### What to do
Show every line in the records below that contains the word "against".

START Data for analysis

This design comes from an exercise in tuning for a short achievable clock period and few clock cycles per item on the open sky130 flow, not from production work. The RTL was checked by simulation tests, not by an equivalence proof against the original design. Power and IR drop assume default switching activity.

== branch sierra ==
==> flow/design.v (excerpt) <==
module cpu #(
    parameter cpu_pkg::word_t RESET_PC = '0
) (
    input  logic           clk,
    input  logic           reset,
    output cpu_pkg::word_t imem_addr,
    input  cpu_pkg::word_t imem_data,
    output logic           dmem_valid,
    output logic           dmem_write,
    output cpu_pkg::word_t dmem_addr,
    output cpu_pkg::word_t dmem_wdata,
    input  logic           dmem_ready,
    input  cpu_pkg::word_t dmem_rdata
);
Size: ~79000 um^2 of cells after synthesis.
==> module if_next, before the edit <==
module if_next (
    input  cpu_pkg::word_t pc,
    input  cpu_pkg::word_t instr,
    input  logic           stall,
    output cpu_pkg::word_t next_pc,
    output logic           pred,
    output cpu_pkg::word_t tgt_b,
    output cpu_pkg::word_t pc4
);
    logic jal, br, sel_j, sel_b, sel_4, hold;
    cpu_pkg::word_t immb, immj, tgt_j, early;
    assign jal  = instr[6:0] == 7'b1101111;
    assign br   = instr[6:0] == 7'b1100011;
    assign pred = br && (instr[31] || instr[12]);
    assign immb = {{20{instr[31]}}, instr[7], instr[30:25], instr[11:8], 1'b0};
    assign immj = {{12{instr[31]}}, instr[19:12], instr[20], instr[30:21], 1'b0};
    ks_add32 u_tgt_b (.a(pc), .b(immb), .cin(1'b0), .s(tgt_b), .c31());
    ks_add32 u_tgt_j (.a(pc), .b(immj), .cin(1'b0), .s(tgt_j), .c31());
    assign pc4 = pc + 32'd4;
    assign sel_j = !stall && jal;
    assign sel_b = !stall && pred && !jal;
    assign sel_4 = !stall && !pred && !jal;
    assign hold  = stall;
    for (genvar i = 0; i < 32; i++) begin : g_next
        g_ao22 u_early (.s1(sel_4), .a(pc4[i]),   .s2(hold),  .b(pc[i]),    .y(early[i]));
        g_sel2 u_pc    (.s1(sel_j), .a(tgt_j[i]), .s2(sel_b), .b(tgt_b[i]), .c(early[i]), .y(next_pc[i]));
    end
endmodule
This design comes from an exercise in tuning for small area, a short achievable clock period and few clock cycles on the open sky130 flow, not from production work. Where RTL was checked, it was by simulation tests only, not by an equivalence proof against the original. Power is estimated from default activity; no workload was simulated.

Setup of before:
==> flow/design.v <==
`default_nettype none
package snow_pkg;
	typedef logic signed [17:0] fx_t;
	typedef logic [3:0] cell_addr_t;
	typedef logic [2:0] wb_addr_t;
	typedef logic [31:0] wb_data_t;
	localparam int NUM_CELLS = 10;
	localparam cell_addr_t SEED_CELL = 4'd4;
	localparam fx_t FX_ONE = 18'sb01_0000000000000000;
	localparam fx_t FX_SIXTH = 18'sb00_0010101010101010;
	localparam wb_addr_t REG_CTRL = 3'd0;
	localparam wb_addr_t REG_ALPHA = 3'd1;
	localparam wb_addr_t REG_BETA = 3'd2;
	localparam wb_addr_t REG_GAMMA = 3'd3;
	localparam wb_addr_t REG_STEP = 3'd4;
	localparam wb_addr_t REG_CELL = 3'd5;
	localparam wb_addr_t REG_LAST_U = 3'd6;
	localparam wb_addr_t REG_LAST_V = 3'd7;
	typedef enum logic [2:0] {SEED, IDLE, FETCH, WAIT_READ, SOLVE, COMMIT} sweep_state_t;
	function automatic fx_t fx_mult(input fx_t a, input fx_t b);
		logic signed [35:0] prod;
		prod = a * b;
		fx_mult = {prod[35], prod[32:16]};
	endfunction
endpackage
`default_nettype wire
`timescale 1ns/100ps
`default_nettype none
module snow_column_top
(
	input wire clk,
	input wire rst,
	input wire wb_cyc,
	input wire wb_stb,
	input wire wb_we,
	input snow_pkg::wb_addr_t wb_adr,
	input snow_pkg::wb_data_t wb_wdata,
	output snow_pkg::wb_data_t wb_rdata,
	output logic wb_ack
);
	typedef logic signed [17:0] fx_t;
	logic req, wr_req;
	logic [17:0] h_alpha, h_beta, h_gamma;
	logic pending;
	logic restart_q;
	assign req = wb_cyc && wb_stb && !wb_ack;
	assign wr_req = req && wb_we;
	logic [16:0] c_alpha;        
	fx_t c_beta, c_gamma;
	fx_t c_sixth;                
	logic [18:0] ring [0:8];     
	logic prev_fz;               
	logic [18:0] last;           
	logic first;                 
	logic [3:0] last_idx;
	logic [3:0] k;
	logic [15:0] sweep;
	logic seeding;
	logic [3:0] cnt;
	logic ready, vready;
	logic seed_v, seed_4;        
	logic signed [16:0] acc1;    
	logic [18:0] dsh;            
	logic signed [18:0] acc2;    
	fx_t veff_q;                 
	function automatic fx_t u_of(input logic [18:0] c);
		u_of = c[18] ? 18'sd0 : fx_t'(c[17:0]);
	endfunction
	function automatic fx_t v_of(input logic [18:0] c);
		v_of = c[18] ? fx_t'(c[17:0]) : 18'sd0;
	endfunction
	function automatic logic fz_of(input logic [18:0] c);
		fz_of = !c[17] && c[16];
	endfunction
	logic vcommit, rcommit, commit, shift;
	assign vcommit = vready;
	assign rcommit = ready && pending;
	assign commit = vcommit || rcommit;
	assign shift = (seeding && cnt != 4'd8) || rcommit;
	logic [18:0] ring_in, seed;
	assign ring_in = (seeding || first) ? seed : last;
	fx_t ub, ut, vert, xs, dlt;
	logic [17:0] v_s, v_c, d_s, d_c;
	logic signed [18:0] sum1;
	assign ub = (k == 4'd9 || seeding) ? c_beta : u_of(ring[0]);
	assign ut = (k == 4'd8 || seeding) ? c_beta : u_of(ring[2]);
	csa #(18) vert_csa (.a(ut), .b(ub), .c(c_beta), .s(v_s), .cy(v_c));
	add_fast #(18) vert_add (.a(v_s), .b(v_c), .ci(1'b0), .s(vert));
	add_fast #(19) acc1_add (.a({{2{acc1[16]}}, acc1}), .b({vert[17], vert}), .ci(1'b0), .s(sum1));
	assign xs = fx_t'(acc1 >>> 1);
	csa #(18) dlt_csa (.a(xs), .b(c_sixth), .c(~u_of(ring[1])), .s(d_s), .cy(d_c));
	add_fast #(18) dlt_add (.a(d_s), .b(d_c), .ci(1'b1), .s(dlt));
	logic [2:0] win;
	logic signed [19:0] a20, mag, pp;
	logic signed [18:0] acc_in, sum2;
	assign win = dsh[2:0];
	assign a20 = {{3{c_alpha[16]}}, c_alpha};
	always_comb begin
		case (win)
			3'b001, 3'b010, 3'b101, 3'b110: mag = a20;
			3'b011, 3'b100: mag = a20 <<< 1;
			default: mag = '0;
		endcase
		pp = win[2] ? ~mag : mag;
	end
	assign acc_in = commit ? 19'sd0 : (acc2 >>> 2);
	add_fast #(19) acc2_add (.a(acc_in), .b(pp[18:0]), .ci(win[2]), .s(sum2));
	fx_t fxp, u0, v1, vsum, veff, raw, s_sum, s_new;
	logic [17:0] s_s, s_c;
	logic sat, hit;
	logic [18:0] result;
	assign v1 = !seed_v ? v_of(ring[1]) : seed_4 ? 18'sh10000 : c_beta;
	add_fast #(18) vsum_add (.a(v1), .b(c_gamma), .ci(1'b0), .s(vsum));
	assign veff = (!vsum[17] && vsum[16]) ? 18'sh10000 : vsum;
	assign seed = seed_v ? {1'b1, vsum} : {1'b0, c_beta};
	assign fxp = {acc2[18], acc2[16:0]};
	assign u0 = u_of(ring[0]);
	add_fast #(18) raw_add (.a(u0), .b(fxp), .ci(1'b0), .s(raw));
	assign sat = !raw[17] && raw[16];
	csa #(18) s_csa (.a(u0), .b(fxp), .c(veff_q), .s(s_s), .cy(s_c));
	add_fast #(18) s_add (.a(s_s), .b(s_c), .ci(1'b0), .s(s_sum));
	assign s_new = sat ? {veff_q[17:16] + 2'd1, veff_q[15:0]} : s_sum;
	assign hit = fz_of(ring[0]) || ((k != 4'd0) && prev_fz) || ((k != 4'd9) && fz_of(ring[1]));
	assign result = {hit, s_new};
	fx_t lu, lv;
	assign lu = u_of(last);
	assign lv = v_of(last);
	always_ff @(posedge clk) begin
		if (rst) begin
			wb_ack <= 1'b0;
			restart_q <= 1'b1;
			h_alpha <= '0;
			h_beta <= '0;
			h_gamma <= '0;
			pending <= 1'b0;
		end else begin
			wb_ack <= req;
			restart_q <= wr_req && (wb_adr == snow_pkg::REG_CTRL) && wb_wdata[0];
			if (wr_req) begin
				case (wb_adr)
					snow_pkg::REG_ALPHA: h_alpha <= wb_wdata[17:0];
					snow_pkg::REG_BETA: h_beta <= wb_wdata[17:0];
					snow_pkg::REG_GAMMA: h_gamma <= wb_wdata[17:0];
					default: ;
				endcase
			end
			if (wr_req && (wb_adr == snow_pkg::REG_STEP) && wb_wdata[0]) begin
				pending <= 1'b1;
			end else if (rcommit) begin
				pending <= 1'b0;
			end
		end
		case (wb_adr)
			snow_pkg::REG_ALPHA: wb_rdata <= {14'd0, h_alpha};
			snow_pkg::REG_BETA: wb_rdata <= {14'd0, h_beta};
			snow_pkg::REG_GAMMA: wb_rdata <= {14'd0, h_gamma};
			snow_pkg::REG_STEP: wb_rdata <= {31'd0, pending};
			snow_pkg::REG_CELL: wb_rdata <= {sweep, 7'd0, fz_of(last), 4'd0, last_idx};
			snow_pkg::REG_LAST_U: wb_rdata <= {{14{lu[17]}}, lu};
			snow_pkg::REG_LAST_V: wb_rdata <= {{14{lv[17]}}, lv};
			default: wb_rdata <= '0;
		endcase
		if (rst) begin
			last <= '0;
			last_idx <= '0;
		end else if (rcommit) begin
			last <= result;
			last_idx <= k;
		end
		if (restart_q) begin
			c_alpha <= h_alpha[17:1];
			c_beta <= h_beta;
			c_gamma <= h_gamma;
		end
		if (rst || restart_q) begin
			seeding <= 1'b1;
			cnt <= 4'd15;
			ready <= 1'b0;
			vready <= 1'b0;
			seed_v <= 1'b0;
			seed_4 <= 1'b0;
			k <= 4'd9;
			sweep <= '0;
			first <= 1'b1;
		end else begin
			if (commit) begin
				cnt <= '0;
			end else if (seeding || cnt != 4'd8) begin
				cnt <= cnt + 4'd1;
			end
			if (vcommit) begin
				seeding <= 1'b0;
			end
			ready <= !commit && !seeding && (ready || cnt == 4'd7);
			vready <= seeding && cnt == 4'd8;
			seed_v <= seeding && (cnt == 4'd2 || cnt == 4'd3 || cnt == 4'd4);
			seed_4 <= seeding && cnt == 4'd3;
			if (commit) begin
				k <= (k == 4'd9) ? 4'd0 : k + 4'd1;
			end
			if (rcommit) begin
				first <= 1'b0;
			end
			if (rcommit && k == 4'd9) begin
				sweep <= sweep + 16'd1;
			end
		end
		if (shift) begin
			for (int i = 0; i < 8; i++) begin
				ring[i] <= ring[i + 1];
			end
			ring[8] <= ring_in;
			prev_fz <= fz_of(ring[0]);
		end
		if (restart_q || commit) begin
			acc1 <= '0;
		end else if (cnt <= 4'd6) begin
			acc1 <= 17'(sum1 >>> 2);
		end
		if (seeding && cnt == 4'd7) begin
			c_sixth <= xs;
		end
		if (seeding ? (cnt == 4'd8) : (cnt == 4'd7)) begin
			dsh <= {dlt, 1'b0};
		end else if (commit || cnt <= 4'd6) begin
			dsh <= {dsh[18], dsh[18], dsh[18:2]};
		end
		if (commit || cnt <= 4'd7) begin
			acc2 <= sum2;
		end
		if (commit) begin
			veff_q <= veff;
		end
	end
endmodule
From an optimization exercise on the open Yosys and OpenROAD flow, aimed at small area and a short achievable clock period; shortcuts taken in it are not production practice. Function was checked by simulation only, so behaviour that the tests miss may differ from the original. Power is estimated from default activity; no workload was simulated.

==> flow/design.v <==
module sync_fifo_mem #(
    parameter int ADDR_WIDTH = 8,
    parameter int DATA_WIDTH = 8,
    parameter int DEPTH      = 256
) (
    input  logic                  clk,
    input  logic                  shift,
    input  logic                  hold,
    input  logic                  we,
    input  logic [ADDR_WIDTH-1:0] waddr,
    input  logic [DATA_WIDTH-1:0] wdata,
    output logic [DATA_WIDTH-1:0] a0,
    output logic [DATA_WIDTH-1:0] a1
);
    logic [DATA_WIDTH-1:0] mem [DEPTH];
    for (genvar i = 0; i < DEPTH; i++) begin : g_entry
        logic                  ld;
        logic [DATA_WIDTH-1:0] up;
        if (i == DEPTH-1) begin : g_top
            assign up = '0;
        end else begin : g_mid
            assign up = mem[i+1];
        end
        assign ld = we & (waddr == ADDR_WIDTH'(i));
        always_ff @(posedge clk) begin
            mem[i] <= ({DATA_WIDTH{shift}} & up) |
                      ({DATA_WIDTH{hold}}  & mem[i]) |
                      ({DATA_WIDTH{ld}}    & wdata);
        end
    end
    assign a0 = mem[0];
    assign a1 = mem[1];
endmodule
module sync_fifo #(
    parameter int ADDR_WIDTH = 8,
    parameter int DATA_WIDTH = 8
) (
    input  logic                  clk,
    input  logic                  rst,
    input  logic [DATA_WIDTH-1:0] w_data,
    input  logic                  w_push,
    output logic                  w_full,
    input  logic                  r_pop,
    output logic [DATA_WIDTH-1:0] r_data,
    output logic                  r_empty,
    output logic [ADDR_WIDTH:0]   count,
    output logic                  overflow,
    output logic                  underflow
);
    localparam int DEPTH = 1 << ADDR_WIDTH;
    logic [ADDR_WIDTH:0]   cnt_q;
    logic                  empty_q;
    logic                  overflow_q, underflow_q;
    logic [DATA_WIDTH-1:0] rdata_q;
    logic                  st_shift_q;    
    logic                  st_hold_q;     
    logic                  st_write_q;    
    logic [ADDR_WIDTH-1:0] st_pos_q;
    logic [DATA_WIDTH-1:0] st_data_q;
    logic                  st_head_q;     
    logic [DATA_WIDTH-1:0] a0, a1;        
    logic                  push_ok, pop_ok;
    logic [ADDR_WIDTH:0]   cnt_inc, cnt_dec;
    logic                  cnt_is1;
    logic [DATA_WIDTH-1:0] head;
    assign push_ok = w_push & ~cnt_q[ADDR_WIDTH];
    assign pop_ok  = r_pop & ~empty_q;
    assign cnt_inc = cnt_q + 1'b1;
    assign cnt_dec = cnt_q - 1'b1;
    assign cnt_is1 = (cnt_q == (ADDR_WIDTH+1)'(1));
    assign head = st_head_q ? st_data_q : (st_shift_q ? a1 : a0);
    always_ff @(posedge clk) begin
        if (rst) begin
            cnt_q       <= '0;
            empty_q     <= 1'b1;
            overflow_q  <= 1'b0;
            underflow_q <= 1'b0;
            rdata_q     <= '0;
            st_shift_q  <= 1'b0;
            st_hold_q   <= 1'b0;
            st_write_q  <= 1'b0;
            st_head_q   <= 1'b0;
        end else begin
            if (push_ok & ~pop_ok)      cnt_q <= cnt_inc;
            else if (pop_ok & ~push_ok) cnt_q <= cnt_dec;
            empty_q     <= (empty_q & ~push_ok) | (cnt_is1 & pop_ok & ~push_ok);
            overflow_q  <= w_push & cnt_q[ADDR_WIDTH];
            underflow_q <= r_pop & empty_q;
            if (pop_ok) rdata_q <= head;
            st_shift_q  <= pop_ok;
            st_hold_q   <= ~pop_ok;
            st_write_q  <= push_ok;
            st_head_q   <= push_ok & (empty_q | (cnt_is1 & pop_ok));
        end
    end
    always_ff @(posedge clk) begin
        st_data_q <= w_data;
        st_pos_q  <= pop_ok ? cnt_dec[ADDR_WIDTH-1:0] : cnt_q[ADDR_WIDTH-1:0];
    end
    sync_fifo_mem #(
        .ADDR_WIDTH(ADDR_WIDTH),
        .DATA_WIDTH(DATA_WIDTH),
        .DEPTH     (DEPTH)
    ) u_mem (
        .clk  (clk),
        .shift(st_shift_q),
        .hold (st_hold_q),
        .we   (st_write_q),
        .waddr(st_pos_q),
        .wdata(st_data_q),
        .a0   (a0),
        .a1   (a1)
    );
    assign count     = cnt_q;
    assign w_full    = cnt_q[ADDR_WIDTH];
    assign r_empty   = empty_q;
    assign overflow  = overflow_q;
    assign underflow = underflow_q;
    assign r_data    = rdata_q;
endmodule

END Data for analysis

### Response
This design comes from an exercise in tuning for a short achievable clock period and few clock cycles per item on the open sky130 flow, not from production work. The RTL was checked by simulation tests, not by an equivalence proof against the original design. Power and IR drop assume default switching activity.
This design comes from an exercise in tuning for small area, a short achievable clock period and few clock cycles on the open sky130 flow, not from production work. Where RTL was checked, it was by simulation tests only, not by an equivalence proof against the original. Power is estimated from default activity; no workload was simulated.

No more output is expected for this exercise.